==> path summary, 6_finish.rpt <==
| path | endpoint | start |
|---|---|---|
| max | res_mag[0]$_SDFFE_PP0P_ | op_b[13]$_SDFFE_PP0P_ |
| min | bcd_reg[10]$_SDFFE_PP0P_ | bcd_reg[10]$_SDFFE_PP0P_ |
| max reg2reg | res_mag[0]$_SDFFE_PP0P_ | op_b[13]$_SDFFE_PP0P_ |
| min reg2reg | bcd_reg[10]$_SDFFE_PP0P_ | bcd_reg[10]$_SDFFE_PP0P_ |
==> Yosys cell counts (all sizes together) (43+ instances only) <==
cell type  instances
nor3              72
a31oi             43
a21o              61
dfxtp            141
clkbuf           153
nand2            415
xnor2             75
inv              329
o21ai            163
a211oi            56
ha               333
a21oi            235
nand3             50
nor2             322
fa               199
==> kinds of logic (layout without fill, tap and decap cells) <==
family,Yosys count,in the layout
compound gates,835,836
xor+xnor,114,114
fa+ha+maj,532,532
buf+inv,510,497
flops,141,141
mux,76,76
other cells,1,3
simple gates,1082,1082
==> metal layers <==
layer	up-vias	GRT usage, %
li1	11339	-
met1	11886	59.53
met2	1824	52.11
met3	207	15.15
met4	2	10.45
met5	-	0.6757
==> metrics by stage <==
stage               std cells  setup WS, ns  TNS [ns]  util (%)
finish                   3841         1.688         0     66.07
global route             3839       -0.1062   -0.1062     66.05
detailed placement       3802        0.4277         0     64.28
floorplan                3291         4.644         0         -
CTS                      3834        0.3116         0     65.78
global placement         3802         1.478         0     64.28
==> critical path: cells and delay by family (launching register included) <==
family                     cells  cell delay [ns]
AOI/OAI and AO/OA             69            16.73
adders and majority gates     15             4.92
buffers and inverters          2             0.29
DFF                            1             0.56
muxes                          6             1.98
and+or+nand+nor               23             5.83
==> config.mk <==
export PLATFORM = sky130hd
export DESIGN_NAME = pfb_ctrl
export DESIGN_NICKNAME = d
export VERILOG_FILES = /design/src/rtl/pfb_ctrl.sv
export SDC_FILE = /design/constraint.sdc
export NUM_CORES = 1
export LEC_CHECK = 0
export BUFFER_PORTS_ARGS = -buffer_cell sky130_fd_sc_hd__buf_2
export CAP_MARGIN = 20
export CORE_MARGIN = 1.5
export CORE_UTILIZATION = 40
export CTS_BUF_LIST = sky130_fd_sc_hd__clkbuf_16
export CTS_CLUSTER_SIZE = 12
export DETAILED_ROUTE_END_ITERATION = 8
export PLACE_DENSITY_LB_ADDON = 0.2
export SLEW_MARGIN = 5
export SYNTH_ARGS = -nofsm -noshare
export SYNTH_HDL_FRONTEND = slang
export SYNTH_SLANG_ARGS = --single-unit
==> constraint.sdc <==
create_clock -name clk_data -period 2.75 [get_ports clk_data]
set_clock_uncertainty 0.2 [all_clocks]
set_input_delay 0.55 -clock clk_data [delete_from_list [all_inputs] [get_ports clk_data]]
set_output_delay 0.55 -clock clk_data [all_outputs]
set_load 0.03 [all_outputs]
`src/rtl/serial_adder.sv`:
```
// Bit-serial adder: one full-adder slice (two half adders + OR) with a recirculating
// carry, LSB-first. Optional signed-overflow flag built when SERIAL_ADDER_OVF_EN is defined.

module half_adder (
  input  logic a,
  input  logic b,
  output logic s,
  output logic co
);
  assign s  = a ^ b;
  assign co = a & b;
endmodule

module serial_adder #(
  parameter int WIDTH = 8
) (
  input  logic             clk,
  input  logic             rst,
  input  logic             start,
  input  logic [WIDTH-1:0] a,
  input  logic [WIDTH-1:0] b,
  input  logic             cin,
  output logic             busy,
  output logic             done,
  output logic [WIDTH-1:0] sum,
  output logic             cout,
  output logic             ovf
);
  localparam int CW = $clog2(WIDTH) + 1;

  typedef enum logic {
    IDLE = 1'b0,
    RUN  = 1'b1
  } state_t;

  state_t           r_state;
  logic [WIDTH-1:0] r_ra;
  logic [WIDTH-1:0] r_rb;
  logic [WIDTH-1:0] r_rs;
  logic             r_c;
  logic [CW-1:0]    r_cnt;
  logic             r_busy;
  logic             r_done;

  logic w_s1, w_c1, w_s, w_c2, w_co;
  logic w_last;
  logic w_accept;

  half_adder u_ha0 (.a(r_ra[0]), .b(r_rb[0]), .s(w_s1), .co(w_c1));
  half_adder u_ha1 (.a(w_s1),    .b(r_c),     .s(w_s),  .co(w_c2));
  assign w_co = w_c1 | w_c2;

  assign w_last   = (r_cnt == CW'(WIDTH - 1));
  assign w_accept = (r_state == IDLE) && start;

  // NOTE: sequential state uses non-blocking assignments so every flop samples pre-edge values.
  always_ff @(posedge clk or posedge rst) begin
    if (rst) begin
      r_state <= IDLE;
      r_ra    <= '0;
      r_rb    <= '0;
      r_rs    <= '0;
      r_c     <= 1'b0;
      r_cnt   <= '0;
      r_busy  <= 1'b0;
      r_done  <= 1'b0;
    end else begin
      r_done <= 1'b0;
      case (r_state)
        IDLE: begin
          if (start) begin
            r_ra    <= a;
            r_rb    <= b;
            r_c     <= cin;
            r_rs    <= '0;
            r_cnt   <= '0;
            r_busy  <= 1'b1;
            r_state <= RUN;
          end
        end
        RUN: begin
          r_ra  <= r_ra >> 1;
          r_rb  <= r_rb >> 1;
          r_rs  <= {w_s, r_rs[WIDTH-1:1]};
          r_c   <= w_co;
          r_cnt <= r_cnt + CW'(1);
          if (w_last) begin
            r_busy  <= 1'b0;
            r_done  <= 1'b1;
            r_state <= IDLE;
          end
        end
        default: r_state <= IDLE;
      endcase
    end
  end

  assign busy = r_busy;
  assign done = r_done;
  assign sum  = r_rs;
  assign cout = r_c;

`ifdef SERIAL_ADDER_OVF_EN
  // Overflow = carry into the MSB xor carry out of it, captured as the MSB is processed.
  logic r_ovf;

  always_ff @(posedge clk or posedge rst) begin
    if (rst) begin
      r_ovf <= 1'b0;
    end else if (w_accept) begin
      r_ovf <= 1'b0;
    end else if (r_state == RUN && w_last) begin
      r_ovf <= r_c ^ w_co;
    end
  end

  assign ovf = r_ovf;
`else
  assign ovf = 1'b0;
`endif

endmodule

```
[config.mk]
export PLATFORM = sky130hd
export DESIGN_NAME = cp0_unit
export DESIGN_NICKNAME = d
export VERILOG_FILES = /design/src/rtl/cp0_unit_pkg.sv /design/src/rtl/cp0_unit.sv
export SDC_FILE = /design/constraint.sdc
export NUM_CORES = 1
export LEC_CHECK = 0
export CORE_MARGIN = 10
export CORE_UTILIZATION = 45
export DETAILED_ROUTE_END_ITERATION = 8
export PLACE_DENSITY = 0.87
export SETUP_SLACK_MARGIN = 0.4
export SYNTH_ARGS = -nofsm -noshare
export SYNTH_HDL_FRONTEND = slang
export SYNTH_SLANG_ARGS = --single-unit
[constraint.sdc]
create_clock -name clk -period 4.25 [get_ports clk]
set_input_delay 1.275 -clock clk [delete_from_list [all_inputs] [get_ports clk]]
set_output_delay 1.275 -clock clk [all_outputs]
set_load 0.05 [all_outputs]
[src/rtl/cp0_unit_pkg.sv]
// Shared definitions for Coprocessor 0 of the P7 MIPS pipeline.
// Holds CP0 register numbers, SR/Cause bit positions, exception codes,
// the exception handler vector and a word-alignment helper.
package cp0_unit_pkg;

  // CP0 register numbers addressed by mfc0/mtc0
  localparam logic [4:0] CP0_SR    = 5'd12;
  localparam logic [4:0] CP0_CAUSE = 5'd13;
  localparam logic [4:0] CP0_EPC   = 5'd14;
  localparam logic [4:0] CP0_PRID  = 5'd15;

  // SR / Cause field positions
  localparam int SR_IE_BIT    = 0;
  localparam int SR_EXL_BIT   = 1;
  localparam int IP_IM_LO     = 10;
  localparam int CAUSE_BD_BIT = 31;
  localparam int EXC_LO       = 2;

  // Exception codes carried down the pipeline
  localparam logic [4:0] EXC_INT  = 5'd0;
  localparam logic [4:0] EXC_ADEL = 5'd4;
  localparam logic [4:0] EXC_ADES = 5'd5;
  localparam logic [4:0] EXC_RI   = 5'd10;
  localparam logic [4:0] EXC_OV   = 5'd12;

  // Fetch redirect target whenever IntReq is taken
  localparam logic [31:0] HANDLER_VEC = 32'h0000_4180;

  // EPC is always kept on a word boundary
  function automatic logic [31:0] word_align(input logic [31:0] addr);
    return {addr[31:2], 2'b00};
  endfunction

endpackage
<file path="config.mk">
export PLATFORM = sky130hd
export DESIGN_NAME = led_pattern_ctrl
export DESIGN_NICKNAME = d
export VERILOG_FILES = /design/src/rtl/led_pattern_ctrl.sv
export SDC_FILE = /design/constraint.sdc
export NUM_CORES = 1
export LEC_CHECK = 0
export CAP_MARGIN = 10
export CORE_MARGIN = 2
export CORE_UTILIZATION = 60
export DETAILED_ROUTE_END_ITERATION = 16
export GPL_ROUTABILITY_DRIVEN = 0
export PLACE_DENSITY = 0.83
export SYNTH_ARGS = -nofsm -noshare
export SYNTH_HDL_FRONTEND = slang
export SYNTH_SLANG_ARGS = --single-unit
export TNS_END_PERCENT = 50
</file>
<file path="constraint.sdc">
create_clock -name clk -period 5.8 [get_ports clk]
set_clock_uncertainty 0.05 [all_clocks]
set_input_delay 0.87 -clock clk [delete_from_list [all_inputs] [get_ports clk]]
set_output_delay 0.87 -clock clk [all_outputs]
set_load 0.02 [all_outputs]
</file>
File: src/rtl/beat_judge_ctrl.sv
// Rhythm-game beat sequencer: issues one target lane per beat, opens a
// timed hit window, judges single-cycle key pulses as hit or miss and keeps
// score, combo and max-combo until NUM_BEATS beats have been judged.
module beat_judge_ctrl #(
  parameter int BEAT_CYCLES   = 25_000_000,
  parameter int WINDOW_CYCLES = 5_000_000,
  parameter int NUM_BEATS     = 16,
  parameter int SCORE_W       = 16
) (
  input  logic               CLOCK_50,
  input  logic               resetn,
  input  logic               start,
  input  logic [3:0]         key_pulse,
  output logic [1:0]         target_lane,
  output logic               target_valid,
  output logic               hit_pulse,
  output logic               miss_pulse,
  output logic [SCORE_W-1:0] score,
  output logic [SCORE_W-1:0] combo,
  output logic [SCORE_W-1:0] max_combo,
  output logic [7:0]         beat_idx,
  output logic               busy,
  output logic               done
);

  localparam int TW = (BEAT_CYCLES > 2) ? $clog2(BEAT_CYCLES) : 1;
  localparam logic [TW-1:0]      GAP_LAST  = TW'(BEAT_CYCLES - WINDOW_CYCLES - 1);
  localparam logic [TW-1:0]      BEAT_LAST = TW'(BEAT_CYCLES - 1);
  localparam logic [7:0]         LAST_BEAT = 8'(NUM_BEATS);
  localparam logic [SCORE_W-1:0] SAT       = '1;
  localparam logic [3:0]         SEED      = 4'b1001;

  typedef enum logic [2:0] {
    IDLE,
    GAP,
    WINDOW,
    HOLD,
    DONE
  } state_t;

  state_t        state;
  logic [3:0]    lfsr;
  logic [TW-1:0] timer;

  logic               key_event;
  logic               is_hit;
  logic               window_end;
  logic               judge;
  logic               finished;
  logic [7:0]         idx_next;
  logic [3:0]         lfsr_next;
  logic [SCORE_W-1:0] combo_inc;
  logic [SCORE_W-1:0] score_inc;

  assign target_valid = (state == WINDOW);
  assign target_lane  = target_valid ? lfsr[1:0] : 2'd0;
  assign busy         = (state == GAP) || (state == WINDOW) || (state == HOLD);
  assign done         = (state == DONE);

  // Decode the key event, the end of the beat and the saturating increments.
  always_comb begin
    key_event  = (state == WINDOW) && (key_pulse != 4'b0000);
    is_hit     = (key_pulse == (4'b0001 << lfsr[1:0]));
    window_end = (timer == BEAT_LAST);
    judge      = key_event || ((state == WINDOW) && window_end);
    idx_next   = beat_idx + 8'd1;
    finished   = (state == WINDOW) ? (idx_next == LAST_BEAT) : (beat_idx == LAST_BEAT);
    lfsr_next  = {lfsr[2:0], lfsr[3] ^ lfsr[2]};
    combo_inc  = (combo == SAT) ? combo : combo + 1'b1;
    score_inc  = (score == SAT) ? score : score + 1'b1;
  end

  // Beat FSM with timer, lane LFSR, judgement pulses and score bookkeeping.
  always_ff @(posedge CLOCK_50) begin
    if (!resetn) begin
      state      <= IDLE;
      lfsr       <= SEED;
      timer      <= '0;
      hit_pulse  <= 1'b0;
      miss_pulse <= 1'b0;
      score      <= '0;
      combo      <= '0;
      max_combo  <= '0;
      beat_idx   <= '0;
    end else begin
      hit_pulse  <= 1'b0;
      miss_pulse <= 1'b0;

      if (judge) begin
        beat_idx <= idx_next;
        if (key_event && is_hit) begin
          hit_pulse <= 1'b1;
          score     <= score_inc;
          combo     <= combo_inc;
          if (combo_inc > max_combo) begin
            max_combo <= combo_inc;
          end
        end else begin
          miss_pulse <= 1'b1;
          combo      <= '0;
        end
      end

      case (state)
        IDLE, DONE: begin
          if (start) begin
            state     <= GAP;
            timer     <= '0;
            lfsr      <= SEED;
            score     <= '0;
            combo     <= '0;
            max_combo <= '0;
            beat_idx  <= '0;
          end
        end
        GAP: begin
          timer <= timer + 1'b1;
          if (timer == GAP_LAST) begin
            state <= WINDOW;
          end
        end
        WINDOW, HOLD: begin
          if (window_end) begin
            timer <= '0;
            lfsr  <= lfsr_next;
            state <= finished ? DONE : GAP;
          end else begin
            timer <= timer + 1'b1;
            if (key_event) begin
              state <= HOLD;
            end
          end
        end
        default: state <= IDLE;
      endcase
    end
  end

endmodule

File: config.mk
export PLATFORM = sky130hd
export DESIGN_NAME = beat_judge_ctrl
export DESIGN_NICKNAME = d
export VERILOG_FILES = /design/src/rtl/beat_judge_ctrl.sv
export SDC_FILE = /design/constraint.sdc
export NUM_CORES = 1
export LEC_CHECK = 0
export CAP_MARGIN = 20
export CORE_UTILIZATION = 50
export CTS_BUF_LIST = sky130_fd_sc_hd__clkbuf_4 sky130_fd_sc_hd__clkbuf_8
export DETAILED_ROUTE_END_ITERATION = 8
export PLACE_DENSITY_LB_ADDON = 0.08
export SLEW_MARGIN = 40
export SYNTH_ARGS = -nofsm -noshare
export SYNTH_HDL_FRONTEND = slang
export SYNTH_SLANG_ARGS = --single-unit
File: constraint.sdc
create_clock -name CLOCK_50 -period 8.8 [get_ports CLOCK_50]
set_clock_uncertainty 0.2 [all_clocks]
set_input_delay 1.32 -clock CLOCK_50 [delete_from_list [all_inputs] [get_ports CLOCK_50]]
set_output_delay 1.32 -clock CLOCK_50 [all_outputs]
set_load 0.05 [all_outputs]
==> results of run 1 <==
## stage by stage
| stage | setup slack, ns | hold slack (ns) |
|---|---|---|
| 2_1_floorplan | 4.78 | 0.271 |
| 3_3_place_gp | 4.65 | 0.275 |
| 3_5_place_dp | 4.57 | 0.282 |
| 4_1_cts | 4.43 | 0.298 |
| 5_1_grt | 4.26 | 0.315 |
| 6_report | 4.46 | 0.292 |
## cell type report
type,count,area [um2]
timing repair buffer,71,706
tap,129,161
clock buffer,9,124
clock inverter,7,76.3
multi-input combinational,461,2950
inverter,23,86.3
sequential,90,1800
fill,839,3510
## sequential cells by signal (all words and copies together) (netlist names)
register,flops
beat_idx,8
score,16
miss_pulse,1
state,3
combo,16
max_combo,16
timer,25
lfsr,4
hit_pulse,1
## critical path, cell delays in order (launching register included)
cell	delay (ns)
dfxtp_1	0.46
nor2b_1	0.51
nand2b_1	0.20
inv_1	0.30
and2_1	0.19
clkdlybuf4s50_1	0.80
## cell families after synthesis
kind of cell | after synthesis
adder cells (fa/ha/maj) | 20
flip-flops | 90
buffers and inverters | 49
AO/OA/AOI/OAI | 116
AND/OR/NAND/NOR | 264
XOR/XNOR | 50
multiplexers | 11
## routing by layer
| layer | part of all wire, % | vias up | GRT usage [%] |
|---|---|---|---|
| met4 | 0.85 | 0 | 6.58 |
| met2 | 46 | 101 | 38.3 |
| met1 | 49 | 2084 | 33.4 |
| li1 | - | 2261 | - |
| met5 | 0 | - | 0 |
| met3 | 4.0 | 8 | 2.97 |
## synthesized netlist by cell type, types with 3 or more instances
master     n
nand2b_1   5
nand3b_1   5
mux2i_1    7
nor3_1    25
a21boi_0   4
xnor2_1   21
nor4b_1    3
and4_1     5
nand2_1   40
a22oi_1    9
xor2_1    29
clkbuf_1  17
dfxtp_1   90
o21ai_0   23
and2_1     7
mux2_2     4
nand4_1    8
a211oi_1  12
nand3_1   33
o211ai_1   6
or3b_2     3
inv_1     22
or3_1     11
nor2_1    78
ha_1      20
buf_2      9
a21oi_1   32
nor4_1    11
nor3b_1    3
and3_1     9
## worst max path at each step
stage                               start                        to  cells past startpoint  slack, ns
floorplan            combo[10]$_SDFF_PN0_  max_combo[10]$_SDFF_PN0_                     12       4.78
global placement             key_pulse[3]   max_combo[0]$_SDFF_PN0_                      7       4.65
detailed placement           key_pulse[3]   max_combo[0]$_SDFF_PN0_                      7       4.57
CTS                 state[1]$_SDFFE_PN0P_            target_lane[0]                      5       4.43
global route          combo[0]$_SDFF_PN0_   max_combo[0]$_SDFF_PN0_                     12       4.26
finish              state[1]$_SDFFE_PN0P_            target_lane[0]                      5       4.46
## cells in the final DEF, fill, tap and decap left out, drive strengths merged, types with 3 or more instances in the layout
master,netlist,routed
xor2,29,29
a21oi,32,32
xnor2,21,21
clkdlybuf4s50,0,69
o211ai,6,6
and2,8,8
and4,5,5
or3b,3,3
nand4,8,8
and3,9,9
nand2,41,41
clkbuf,17,9
a22oi,9,9
a21boi,4,4
clkinv,1,3
dfxtp,90,90
nand3b,5,5
nor2,78,78
nand3,33,33
or3,12,12
o21ai,26,26
mux2,4,4
nor4,12,12
ha,20,20
nor3b,4,4
nor4b,3,3
mux2i,7,7
nand2b,5,5
inv,22,24
o21a,3,3
nor3,25,25
a211oi,12,12
## power by group through the flow
stage / registers (mW) / clock network, mW / logic [mW]
after floorplan: 0.452 / 0 / 0.161
after global placement: 0.444 / 0 / 0.223
after detailed placement: 0.445 / 0 / 0.225
after CTS: 0.435 / 0.294 / 0.228
after global routing: 0.438 / 0.313 / 0.247
final: 0.435 / 0.285 / 0.229
==> results.tsv, run 1 <==
metric	value	unit
path_max_fanout	12	
ctsLongestPathBuffers	2	
syn_avg_cell_area	8.23	um2
clock_latency	0.35	ns
synth.distinct_cells	67	
ys_ff_latch	90	
period_share	49.3	%
place_area	0.00570	mm2
max-vdd-ir-drop	0.000103	V
synth-adder-area-share	5.06	%
post_cts_buffers	0	
p_clk_share	30.0	%
switching_share	34.1	%
synth_warnings	0	
drc_errors	0	
gp_congestion	0.846	
final_cells	790	
rows	35	
synth_top_area_share	36.5	%
setup_viol	0	
top_level_ports	70	
r2r_end	max_combo[0]$_SDFF_PN0_	
synth-simple-area-share	27.7	%
tns	0	ns
drive_gt1_share	6.35	%
synth_cells	600	
wire_per_inst	14.8	um
ant_nets	0	
grt_overflow	0	
path_class	flop to output port	
switchingPower	0.323	mW
hold_depth	2	
dieArea	0.0103	mm2
viasPerCell	5.64	
antennaDiodeCount	0	
outcome	complete, no violations	
grt_pass1_wl	19.6	mm
slew_headroom	46.5	%
min_from	max_combo[13]$_SDFF_PN0_	
cts_buffers	9	
grt_max_degree	36	
dr.pass1.iters	5	
syn-cell-area	0.00494	mm2
hold_class	flop to flop	
design_area	0.00590	mm2
async_flop_share	0	%
muxShareOfSynthArea	2.33	%
rsz0062_at_grt	false	
cts_root_buf	clkbuf_8	
dpl.hpwl	8.35	mm
post-synth-top-area-cell	dfxtp_1	
cts_resized	0	
drv_slew	0	
syn2layout_area_growth	19.4	%
startpoint_type	flop	
ys_seq_area_share	36.5	%
period_needed	4.34	ns
worst_pin_slew	0.799	ns
start_util	52.5	%
r2r_cells	12	
synth_edf_count	0	
grtUsageTotal	23.7	%
reg2reg_from	combo[0]$_SDFF_PN0_	
power_density	161	mW/mm2
synthXorXnorAreaFrac	8.86	%
drt-initial-drc-count	261	
cp-end-kind	output port	
cp.arrival	2.82	ns
antenna_found_initial	0	
pwr-share-seq	45.9	%
synth_top_family_by_area	simple AND/OR/NAND/NOR gates	
die_h	101	um
hold_viol	0	
path_clk_slew	0.10	ns
power	0.949	mW
combPwrFrac	24.1	%
fmax	0.230	GHz
internal_power	0.626	mW
holdPathEnd	max_combo[13]$_SDFF_PN0_	
leakage	2.07	nW
synth_nets	627	
portBuffers	69	
utilization	62.7	%
cp.required	7.28	ns
final_nets	683	
die_w	101	um
h-tree-depth	3	
synth_top_flop_cell	dfxtp_1	
routed_wl	11.7	mm
vias	4454	
netlist_top_cells_area	dfxtp_1 36%, nor2_1 5.9%, xor2_1 5.1%, ha_1 5.1%, xnor2_1 3.7%	
grt_pass1_vias	4134	
rrSetupSlack	4.58	ns
cts_tree	built	
cts_sinks	90	
cap_violations	0	
synth_compound_area_share	15.7	%
ctsHoldBuffers	0	
core_area	0.00942	mm2
placedCellCount	774	
No activity file was read; power rests on OpenSTA's default activity.
==> run 2: changes to the inputs <==
clock period = 3.91 ns   (was 8.8 ns; I/O delays follow)
==> run 2 against run 1 <==
Compared with the run above: global-route usage rose by 1.3 points; count of clock-buffer cells in the layout increased by 3; clock power up 120%; largest power group unchanged.
==> results.tsv, run 2 (synthesis gave the netlist of run 1 again) <==
metric	value	unit	change
outcome	complete, no violations		
fillers	833		-0.72%
final_cells	802		+1.5%
final_nets	696		+1.9%
grt_overflow	0		unchanged
top_register	timer		
gp_congestion	0.915		+8.1%
design_area	0.00609	mm2	+3.1%
dr.pass1.iters	5		unchanged
max-vdd-ir-drop	0.000197	V	+92%
antenna_found_initial	0		unchanged
period_needed	3.75	ns	
clock_latency	0.36	ns	about the same
grtUsageTotal	25.1	%	+1.3 points
setup_viol	0		unchanged
core_area	0.00942	mm2	unchanged
grt_max_degree	28		-22%
cts_tree	built		
final_cell_mix	78 x nor2_1, 77 x dfxtp_1, 69 x clkdlybuf4s50_1		
slew_headroom	56.4	%	+9.9 points
die_w	101	um	unchanged
ant_nets	0		unchanged
drt-initial-drc-count	216		-17%
cts_sinks	90		unchanged
drv_slew	0		unchanged
routed_wl	12.2	mm	+4.3%
top_level_ports	70		unchanged
placedCellCount	785		+1.4%
grt_pass1_wl	20.4	mm	+4.5%
syn2layout_area_growth	23.2	%	
die_h	101	um	unchanged
cts_buffers	9		unchanged
hold_class	flop to flop		
power	2.16	mW	+130%
fmax	0.266	GHz	
leakage	2.15	nW	+4.2%
vias	4586		+3.0%
rows	35		unchanged
place_area	0.00580	mm2	+1.7%
path_clk_slew	0.08	ns	-0.02 ns
startpoint_type	flop		
path_max_fanout	16		+4
viasPerCell	5.72		+1.4%
hold_ws	0.294	ns	+0.00244 ns
power_density	355	mW/mm2	+120%
wire_per_inst	15.2	um	+2.7%
path_class	flop to flop		
rsz0062_at_grt	false		
cap_violations	0		unchanged
h-tree-depth	3		unchanged
drive_gt1_share	11.3	%	+4.9 points
hold_viol	0		unchanged
antennaDiodeCount	0		unchanged
final_common_cell	nor2_1		
ctsHoldBuffers	0		unchanged
cp.required	4.01	ns	-3.27 ns
cp-end-kind	flop		
grt_pass1_vias	4393		+6.3%
drc_errors	0		unchanged
period_share	96.0	%	
cp.arrival	3.85	ns	+1.03 ns
dpl_worst_slack	-0.0184	ns	-4.59 ns
ctsLongestPathBuffers	2		unchanged
cts_root_buf	clkbuf_8		
dieArea	0.0103	mm2	unchanged
worst_pin_slew	0.647	ns	-0.152 ns
worst_slack	0.158	ns	-4.30 ns
largest_register_ffs	25		unchanged
dpl.hpwl	8.92	mm	+6.9%
start_util	52.5	%	unchanged
portBuffers	69		unchanged
run 2: path summary, 6_finish.rpt:
kind                                         startpoint                      end  slack [ns]  cells after the start
worst max-delay path                combo[0]$_SDFF_PN0_  max_combo[0]$_SDFF_PN0_        0.16                     12
worst min-delay path            max_combo[5]$_SDFF_PN0_  max_combo[5]$_SDFF_PN0_        0.29                      2
worst max register to register      combo[0]$_SDFF_PN0_  max_combo[0]$_SDFF_PN0_        0.16                     12
worst min register to register  max_combo[5]$_SDFF_PN0_  max_combo[5]$_SDFF_PN0_        0.29                      2
run 2: critical path, cell delays in order (launching register included):
cell and delay, ns:
dfxtp_2 0.39, and4_4 0.26, or4b_2 0.62, nor2_1 0.13, mux2_2 0.38, ha_1 0.33
nand3_1 0.19, nor3_4 0.23, nand2_2 0.14, o221a_2 0.34, buf_12 0.15, nor4_1 0.19
a31o_2 0.14
run 2: layout make-up:
type / instances / area (um2) / share of cell area, %
repair buffers: 83 / 808 / 13.3
inverters: 23 / 86.3 / 1.42
multi-input cells: 462 / 3020 / 49.6
flip-flops and latches: 90 / 1820 / 29.9
clock inverters: 3 / 40.0 / 0.658
clock buffers: 12 / 153 / 2.51
well taps: 129 / 161 / 2.65
run 2: layer usage:
layer | global-route usage, % | up-vias | wire length (um)
li1 | - | 2287 | -
met1 | 33.1 | 2145 | 5710
met2 | 41.8 | 133 | 5670
met3 | 3.24 | 21 | 569
met4 | 9.92 | 0 | 243
met5 | 0 | - | 0
run 2: power by group:
part           total (mW)  internal, mW  switching [mW]
combinational       0.543         0.189           0.354
sequential          0.983         0.943          0.0400
clock               0.635         0.322           0.313
run 2: what timing repair did:
action,in CTS,in global routing
setup endpoints to repair,4,16
resized for setup,1,10
setup buffers,0,1
cloned,0,1
pin swaps,0,2
run 2: metrics by stage:
step                setup TNS (ns)  utilization [%]
detailed placement         -0.0184             61.6
floorplan                        0                -
global placement                 0             61.6
finish                           0             64.6
global route                     0             64.6
CTS                              0             63.7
+++
Copy out each line of the listing that holds the string "parameter".

• Finished exercise:
  parameter int WIDTH = 8
  parameter int BEAT_CYCLES   = 25_000_000,
  parameter int WINDOW_CYCLES = 5_000_000,
  parameter int NUM_BEATS     = 16,
  parameter int SCORE_W       = 16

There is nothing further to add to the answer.